Wavelength and Frequency Grid Setup¶
First, we set up the wavelength and frequency grids for analysis and plotting
[7]:
# Get frequency bins from the simulation's real packets spectrum
plot_frequency_bins = (
simulation.spectrum_solver.spectrum_real_packets._frequency
)
# Get wavelength array from the simulation's real packets spectrum
plot_wavelength = simulation.spectrum_solver.spectrum_real_packets.wavelength
# Create frequency array by excluding the last bin edge
plot_frequency = plot_frequency_bins[:-1]
# Create a boolean mask array of ones with same size as wavelength array
# This will be used to filter wavelength ranges later
packet_wvl_range_mask = np.ones(plot_wavelength.size, dtype=bool)
Luminosity Calculations¶
Then we calculate emission and absorption luminosities for each atomic species to understand their contributions to the spectrum
[8]:
# Calculate emission luminosities for each species
# Returns a DataFrame with species-wise emission contributions and list of species
(emission_luminosities_df, emission_species) = calculate_emission_luminosities(
simulation,
"real", # Use real packets mode
packet_wvl_range=None, # Use full wavelength range
)
# Calculate absorption luminosities for each species
# Returns a DataFrame with species-wise absorption contributions and list of species
(
absorption_luminosities_df,
absorption_species,
) = calculate_absorption_luminosities(
simulation,
packets_mode="real", # Use real packets mode
packet_wvl_range=None, # Use full wavelength range
)
# Calculate total luminosities by adding absorption and emission
# Drop 'no interaction' and 'electron scattering' columns from emission before adding
total_luminosities_df = (
absorption_luminosities_df
+ emission_luminosities_df.drop(["noint", "escatter"], axis=1)
)
# Convert atomic numbers to element symbols for plotting
species = np.array(list(total_luminosities_df.keys()))
species_name = [
atomic_number2element_symbol(atomic_num)
for atomic_num in species
]
species_length = len(species_name)
# Get the modeled spectrum luminosity for the selected wavelength range
modeled_spectrum_luminosity = (
simulation.spectrum_solver.spectrum_real_packets.luminosity_density_lambda[
packet_wvl_range_mask
]
)
Plotting Species-wise Emission and Absorption Contributions¶
Now we will plot the species-wise emission and absorption contributions that we calculated in the previous step using calculate_emission_luminosities() and calculate_absorption_luminosities() respectively. We’ll start with packets that had no interaction with the ejecta, followed by electron scattering events, and then contributions from different atomic species. The colorbar will help you to identify the atomic species and their respective contributions to the total luminosity at each wavelength.
Matplotlib¶
We will now plot the emission contributions from different species.
[9]:
# Import required matplotlib modules for visualization
import matplotlib.cm as cm # For colormaps
import matplotlib.colors as clr # For color mapping and normalization
import matplotlib.pyplot as plt # Main plotting interface
# Create figure and axis
ax = plt.figure(figsize=(12, 7)).add_subplot(111)

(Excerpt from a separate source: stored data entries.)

[config.mk]
export PLATFORM = sky130hd
export DESIGN_NAME = if_stage_flat
export DESIGN_NICKNAME = d
export VERILOG_FILES = /design/src/rtl/sys_defs_pkg.sv /design/src/rtl/if_stage_if.sv /design/src/rtl/fetch_queue.sv /design/src/rtl/if_stage.sv /design/src/flat_wrapper.sv
export SDC_FILE = /design/constraint.sdc
export NUM_CORES = 1
export LEC_CHECK = 0
export CORE_MARGIN = 2
export CORE_UTILIZATION = 60
export CTS_BUF_LIST = sky130_fd_sc_hd__clkbuf_4 sky130_fd_sc_hd__clkbuf_8 sky130_fd_sc_hd__clkbuf_16
export CTS_CLUSTER_DIAMETER = 50
export DETAILED_ROUTE_END_ITERATION = 8
export DONT_BUFFER_PORTS = 1
export PLACE_DENSITY = 0.78
export SYNTH_ARGS = -nofsm -noshare
export SYNTH_HDL_FRONTEND = slang
export SYNTH_SLANG_ARGS = --single-unit
[constraint.sdc]
create_clock -name clock -period 13.6 [get_ports clock]
set_input_delay 1.36 -clock clock [delete_from_list [all_inputs] [get_ports clock]]
set_output_delay 1.36 -clock clock [all_outputs]
set_load 0.01 [all_outputs]
[src/rtl/sys_defs_pkg.sv]
// Shared fetch-side definitions: datapath width, default queue depth and the
// packet carried from fetch to decode.
package sys_defs;

  localparam int unsigned XLEN         = 32;
  localparam int unsigned DEF_FQ_DEPTH = 4;

  typedef struct packed {
    logic [XLEN-1:0] PC;
    logic [31:0]     inst;
    logic            pred_taken;
    logic [XLEN-1:0] pred_target;
  } IF_PACKET;

endpackage

[src/rtl/if_stage_if.sv]
// Fetch-stage boundary bundle: BTB/I-cache lookup, back-end redirect and
// the fetch-queue handshake toward decode.
interface if_stage_if;
  import sys_defs::*;

  logic [XLEN-1:0] if_PC;
  logic            btb_taken;
  logic [XLEN-1:0] btb_target_PC;
  logic            icache_valid;
  logic [31:0]     icache_inst;
  logic            redirect_en;
  logic [XLEN-1:0] redirect_PC;
  logic            fq_valid;
  logic [XLEN-1:0] fq_PC;
  logic [31:0]     fq_inst;
  logic            fq_pred_taken;
  logic [XLEN-1:0] fq_pred_target;
  logic            id_ready;

  modport master (
    output if_PC, fq_valid, fq_PC, fq_inst, fq_pred_taken, fq_pred_target,
    input  btb_taken, btb_target_PC, icache_valid, icache_inst, redirect_en, redirect_PC,
           id_ready
  );

  modport slave (
    input  if_PC, fq_valid, fq_PC, fq_inst, fq_pred_taken, fq_pred_target,
    output btb_taken, btb_target_PC, icache_valid, icache_inst, redirect_en, redirect_PC,
           id_ready
  );

endinterface

[src/rtl/fetch_queue.sv]
// Circular FIFO of fetch packets. The head is read straight from registered
// storage, so a push becomes visible no earlier than the following cycle.
module fetch_queue import sys_defs::*; #(
  parameter int unsigned DEPTH = DEF_FQ_DEPTH
) (
  input  logic     clock,
  input  logic     reset,
  input  logic     push,
  input  logic     pop,
  input  logic     flush,
  input  IF_PACKET din,
  output IF_PACKET head,
  output logic     valid,
  output logic     full
);

  localparam int unsigned PtrW = $clog2(DEPTH);

  IF_PACKET        mem_q [DEPTH];
  logic [PtrW-1:0] head_q, tail_q;
  logic [PtrW:0]   count_q;
  logic            push_ok, pop_ok;

  assign valid   = (count_q != '0);
  assign full    = (count_q == (PtrW+1)'(DEPTH));
  assign head    = mem_q[head_q];
  assign pop_ok  = pop && valid;
  assign push_ok = push && (!full || pop_ok);

  always_ff @(posedge clock) begin
    if (reset) begin
      head_q  <= '0;
      tail_q  <= '0;
      count_q <= '0;
      for (int i = 0; i < DEPTH; i++) begin
        mem_q[i] <= '0;
      end
    end else if (flush) begin
      head_q  <= '0;
      tail_q  <= '0;
      count_q <= '0;
    end else begin
      if (push_ok) begin
        mem_q[tail_q] <= din;
        tail_q        <= tail_q + PtrW'(1);
      end
      if (pop_ok) begin
        head_q <= head_q + PtrW'(1);
      end
      case ({push_ok, pop_ok})
        2'b10:   count_q <= count_q + (PtrW+1)'(1);
        2'b01:   count_q <= count_q - (PtrW+1)'(1);
        default: count_q <= count_q;
      endcase
    end
  end

endmodule

[src/rtl/if_stage.sv]
// Instruction-fetch stage: owns the fetch PC, picks redirect / BTB / PC+4 as
// the next PC and enqueues fetched instructions for decode.
module if_stage import sys_defs::*; #(
  parameter int unsigned     FQ_DEPTH = DEF_FQ_DEPTH,
  parameter logic [XLEN-1:0] RESET_PC = '0
) (
  input logic             clock,
  input logic             reset,
  if_stage_if.master      fe
);

  logic [XLEN-1:0] pc_q, pc_d;
  logic [XLEN-1:0] seq_pc, pred_pc;
  logic            pop, push, flush;
  logic            fq_full, fq_head_valid;
  IF_PACKET        enq_pkt, head_pkt;

  assign seq_pc  = pc_q + XLEN'(4);
  assign pred_pc = fe.btb_taken ? fe.btb_target_PC : seq_pc;

  assign flush = fe.redirect_en;
  assign pop   = fq_head_valid && fe.id_ready;
  assign push  = fe.icache_valid && !fe.redirect_en && (!fq_full || pop);

  assign enq_pkt = '{
    PC:          pc_q,
    inst:        fe.icache_inst,
    pred_taken:  fe.btb_taken,
    pred_target: pred_pc
  };

  // Without a push the same address is re-presented to the BTB and I-cache.
  always_comb begin
    pc_d = pc_q;
    if (fe.redirect_en) begin
      pc_d = {fe.redirect_PC[XLEN-1:2], 2'b00};
    end else if (push) begin
      pc_d = pred_pc;
    end
  end

  always_ff @(posedge clock) begin
    if (reset) begin
      pc_q <= RESET_PC;
    end else begin
      pc_q <= pc_d;
    end
  end

  fetch_queue #(
    .DEPTH (FQ_DEPTH)
  ) u_fetch_queue (
    .clock (clock),
    .reset (reset),
    .push  (push),
    .pop   (pop),
    .flush (flush),
    .din   (enq_pkt),
    .head  (head_pkt),
    .valid (fq_head_valid),
    .full  (fq_full)
  );

  assign fe.if_PC          = pc_q;
  assign fe.fq_valid       = fq_head_valid;
  assign fe.fq_PC          = head_pkt.PC;
  assign fe.fq_inst        = head_pkt.inst;
  assign fe.fq_pred_taken  = head_pkt.pred_taken;
  assign fe.fq_pred_target = head_pkt.pred_target;

endmodule

[src/flat_wrapper.sv]
// flat-port wrapper written by rule: the top's interface ports become plain ports
module if_stage_flat import sys_defs::*;
#(
  parameter int unsigned     FQ_DEPTH = DEF_FQ_DEPTH,
  parameter logic [XLEN-1:0] RESET_PC = '0
)
  (clock, reset, fe_if_PC, fe_fq_valid, fe_fq_PC, fe_fq_inst, fe_fq_pred_taken, fe_fq_pred_target, fe_btb_taken, fe_btb_target_PC, fe_icache_valid, fe_icache_inst, fe_redirect_en, fe_redirect_PC, fe_id_ready);
  if_stage_if fe_i ();
  input logic clock;
  input logic reset;
  output wire logic [$bits(fe_i.if_PC)-1:0] fe_if_PC;
  output wire logic [$bits(fe_i.fq_valid)-1:0] fe_fq_valid;
  output wire logic [$bits(fe_i.fq_PC)-1:0] fe_fq_PC;
  output wire logic [$bits(fe_i.fq_inst)-1:0] fe_fq_inst;
  output wire logic [$bits(fe_i.fq_pred_taken)-1:0] fe_fq_pred_taken;
  output wire logic [$bits(fe_i.fq_pred_target)-1:0] fe_fq_pred_target;
  input wire logic [$bits(fe_i.btb_taken)-1:0] fe_btb_taken;
  input wire logic [$bits(fe_i.btb_target_PC)-1:0] fe_btb_target_PC;
  input wire logic [$bits(fe_i.icache_valid)-1:0] fe_icache_valid;
  input wire logic [$bits(fe_i.icache_inst)-1:0] fe_icache_inst;
  input wire logic [$bits(fe_i.redirect_en)-1:0] fe_redirect_en;
  input wire logic [$bits(fe_i.redirect_PC)-1:0] fe_redirect_PC;
  input wire logic [$bits(fe_i.id_ready)-1:0] fe_id_ready;
  assign fe_if_PC = fe_i.if_PC;
  assign fe_fq_valid = fe_i.fq_valid;
  assign fe_fq_PC = fe_i.fq_PC;
  assign fe_fq_inst = fe_i.fq_inst;
  assign fe_fq_pred_taken = fe_i.fq_pred_taken;
  assign fe_fq_pred_target = fe_i.fq_pred_target;
  assign fe_i.btb_taken = fe_btb_taken;
  assign fe_i.btb_target_PC = fe_btb_target_PC;
  assign fe_i.icache_valid = fe_icache_valid;
  assign fe_i.icache_inst = fe_icache_inst;
  assign fe_i.redirect_en = fe_redirect_en;
  assign fe_i.redirect_PC = fe_redirect_PC;
  assign fe_i.id_ready = fe_id_ready;
  if_stage #(.FQ_DEPTH(FQ_DEPTH), .RESET_PC(RESET_PC)) u_core (.clock(clock), .reset(reset), .fe(fe_i));
endmodule
==> out/metrics.csv <==
metric,value,unit
most common cell in the netlist,edfxtp_1,
highest clock rate,171,MHz
worst-skew pair later-pin latency,0.54,ns
"FFs w/ async S/R, synth",0,%
Syn Nets,1489,
Crit path top cell by count,buf_4,
Setup TNS,0,ns
Std-Cell Rows,66,
CTS buffer count,45,
Worst R2R Start,u_core.u_fetch_queue.count_q[0]$_SDFFE_PP0P_,
final worst path period need,5.84,ns
WL final,48900,um
Area after DPL,19800,um^2
H-tree depth,2,
synth top area cells,"edfxtp_1 60%, mux4_2 11%, and3_1 4.4%",
critical path capture point type,register,
post_cts resized,0,
postcts setup bufs,0,
DRC viols,0,
nets,1430,
CTS tree,built,
Setup CP Type,input port to register,
total power,2.93,mW
post-synth top area share,59.7,%
Setup WS post-layout,7.76,ns
global route overflow,0,
Setup crit start,fe_redirect_en,
Netlist cell types,70,
final-report setup violation count,0,
fraction of layout cells with a size suffix above 1,16.3,%
crit-path max cell delay,0.91,ns
WP buf/inv,3,
critical-path cell list,"or2_2, or3_2, nor2_4, buf_4, nand2_2, buf_4, nand2_4, buf_4",
DR WL/cell,27.1,um
pre-CTS WS,7.26,ns
first-pass GRT wire length,72700,um
r2r setup slk,8.48,ns
# clock sinks,429,
hpwl dp,27700,um
Yosys reg bits,429,
clk slew on worst S/H paths,0.06,ns
Post-CTS Hold Buffers,0,
vias in the first global route,11787,
Die W,184,um
CTS max path bufs,3,
Mapped Cells,1384,
mapped cell area,19500,um^2
Synth Flop Type,edfxtp_1,
register area share after synthesis,63.9,%
Ports,232,
CTS Root Cell,clkbuf_16,
"Avg Cell Area, Syn",14.1,um^2
"EDFF count, synth",388,
initial antenna violation count,7,
Core Box Area,32300,um^2
largest net degree at the start of global routing,76,
"Hold Violations, Final",0,
GP Congestion,0.826,
Die Y,184,um
"Max FO, Critical Path",66,
Slew headroom,27.2,%
launching element type of the critical path,input port,
worst reg-to-reg path cell count,8,
"antenna viol nets, final",0,
status,completed,
Pwr Density,138,nW/um^2
Final Core Density,65.9,%
RSZ-0062 raised after global routing,false,
Layout Cells excl Fill,1806,
Hold Slack,0.519,ns
DRT Pass-1 Iters,5,
crit share post-route,42.9,%
Critical Path RT,13.76,ns
Critical Path AT,5.99,ns
Area Growth Syn to Fin,9.04,%
via/cell ratio,6.59,
Synth Warn #,0,
worst hold-check path type,register to register,
dpl cells,1720,
R2R Path End,u_core.u_fetch_queue.mem_q[2][73]$_SDFFCE_PN0P_,
"slowest stage cell, crit path",or3_2,
Leakage Power,7.78,nW
via count,11909,
peak supply drop,0.112,mV
Synth area leader,edfxtp_1,
Worst Max-Slew Pin Slew,1.09,ns
starting density of the core,60.4,%
gate family responsible for the most delay along the worst path,simple AND/OR/NAND/NOR gates,
most frequent cells after synthesis,"388 x edfxtp_1, 149 x nor2_1, 137 x and3_1",
clk_skew,0.0122,ns
gr usage total,28.9,%
Crit path depth,8,
# Max-Cap Violations,0,
die area,34000,um^2
initial DRC count,1341,
fillcell total,2215,
fin area,21300,um^2
# port buffers,0,
final slew viol count,0,
CP Capture Point,u_core.u_fetch_queue.mem_q[2][73]$_SDFFCE_PN0P_,
-- worst min-delay path by stage --
stage	from	end	depth (start not counted)
final	u_core.u_fetch_queue.count_q[2]$_SDFFE_PP0P_	u_core.u_fetch_queue.count_q[2]$_SDFFE_PP0P_	2
after global placement	u_core.u_fetch_queue.count_q[2]$_SDFFE_PP0P_	u_core.u_fetch_queue.count_q[2]$_SDFFE_PP0P_	2
after detailed placement	u_core.u_fetch_queue.count_q[2]$_SDFFE_PP0P_	u_core.u_fetch_queue.count_q[2]$_SDFFE_PP0P_	2
after CTS	u_core.u_fetch_queue.count_q[2]$_SDFFE_PP0P_	u_core.u_fetch_queue.count_q[2]$_SDFFE_PP0P_	2
after floorplan	u_core.u_fetch_queue.count_q[2]$_SDFFE_PP0P_	u_core.u_fetch_queue.count_q[2]$_SDFFE_PP0P_	2
after global routing	u_core.u_fetch_queue.count_q[2]$_SDFFE_PP0P_	u_core.u_fetch_queue.count_q[2]$_SDFFE_PP0P_	2
-- state kept, by name, summed over array words and instances, names as in the netlist, named ones only --
register / flops
u_core.u_fetch_queue.mem_q: 388
u_core.u_fetch_queue.head_q: 2
u_core.fe.if_PC: 32
u_core.u_fetch_queue.count_q: 3
u_core.u_fetch_queue.tail_q: 2
-- layer usage --
layer  up-vias  routed length (um)  track usage (%)
li1       5155                   -                -
met1      5936               17700             37.8
met2       691               23800             46.9
met3       123                5890             8.34
met4         4                1430             9.38
met5         -                  30                0
-- power breakdown --
part / internal, mW / switching [mW] / leakage, nW / total (mW)
logic: 0.0549 / 0.111 / 2.67 / 0.166
registers: 1.50 / 0.0417 / 4.36 / 1.54
clock network: 0.732 / 0.493 / 0.750 / 1.22
total: 2.28 / 0.645 / 7.78 / 2.93
-- placed cells by master (no fill, tap or decap), types with 5 or more instances in the layout --
master       n
a211oi_1    12
o21ai_0     18
inv_1        9
nand2b_1     9
and3_1     136
nor2_1     149
and4_1       6
nor3_1      33
mux2i_1     10
and2_1     129
clkbuf_16   47
dfxtp_1     38
a32oi_1      6
clkbuf_4    11
xor2_1      13
nand3b_1     5
edfxtp_1   388
clkinv_1     8
o211ai_1     6
nor3b_1     10
nand4_1      8
xnor2_1      8
nand2_1     34
o31ai_1      5
a21oi_1     19
clkinv_2     7
nor2b_1     11
nand3_1     11
mux4_2      97
buf_4       21
-- tightest hold or removal path, delay by kind of cell (launching register included) --
kind	cells	cell delay (ns)
flip-flops	1	0.33
AO/OA/AOI/OAI	2	0.14
-- kinds of logic (layout without fill, tap and decap cells) --
group | count (synthesis) | count (layout) | synth area share, %
xor+xnor | 21 | 21 | 0.943
simple gates | 570 | 570 | 16.1
flops | 429 | 429 | 63.9
compound gates | 114 | 114 | 4.24
fa+ha+maj | 3 | 3 | 0.231
mux | 108 | 108 | 11.8
other cells | 0 | 4 | 0
buf+inv | 139 | 115 | 2.84
-- final cells by class --
| class | count | area [um^2] | area share [%] |
|---|---|---|---|
| antenna | 4 | 10.0 | 0.0470 |
| clock buffer | 62 | 1310 | 6.17 |
| clock inverter | 20 | 173 | 0.811 |
| inverter | 12 | 45.0 | 0.212 |
| multi-input combinational | 816 | 6550 | 30.8 |
| sequential | 429 | 12500 | 58.7 |
| tap | 442 | 553 | 2.60 |
| timing repair buffer | 21 | 158 | 0.741 |
Power figures use the tool's default switching activity.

# Generate colors for each species using 'jet' colormap
# The colors will be evenly distributed across the colormap based on number of species
cmap = plt.get_cmap("jet", species_length)
color_list = []
color_values = []
for species_counter in range(species_length):
# Calculate normalized color value and store in both lists
color = cmap(species_counter / species_length)
color_list.append(color)
color_values.append(color)
# Create a custom colormap for species
# This will be used in the colorbar to show which color corresponds to which species
custcmap = clr.ListedColormap(color_values) # Normalize color range
norm = clr.Normalize(vmin=0, vmax=species_length)
mappable = cm.ScalarMappable(norm=norm, cmap=custcmap)
mappable.set_array(np.linspace(1, species_length + 1, 256))
# Add colorbar for species representation
cbar = plt.colorbar(mappable, ax=ax)
bounds = np.arange(species_length) + 0.5
cbar.set_ticks(bounds)
cbar.set_ticklabels(species_name) # Label ticks with species names
# Plot the emission contributions starting with 'no interaction' packets
lower_level = np.zeros(emission_luminosities_df.shape[0]) # Start at zero
upper_level = lower_level + emission_luminosities_df.noint.to_numpy()
ax.fill_between(
plot_wavelength.value,
lower_level,
upper_level,
color="#4C4C4C", # Dark grey color
label="No interaction",
)
# Plot electron scattering contribution
# This is stacked on top of the 'no interaction' contribution
lower_level = upper_level # Start where 'no interaction' ended
upper_level = lower_level + emission_luminosities_df.escatter.to_numpy()
ax.fill_between(
plot_wavelength.value,
lower_level,
upper_level,
color="#8F8F8F",
label="Electron Scatter Only",
)
# Plot the emission contributions for each species by stacking them on top of each other.
# The lower level for each species starts where the previous species ended (upper_level),
# and the upper level adds that species' emission contribution.
# Each species gets a unique color from the colormap defined above.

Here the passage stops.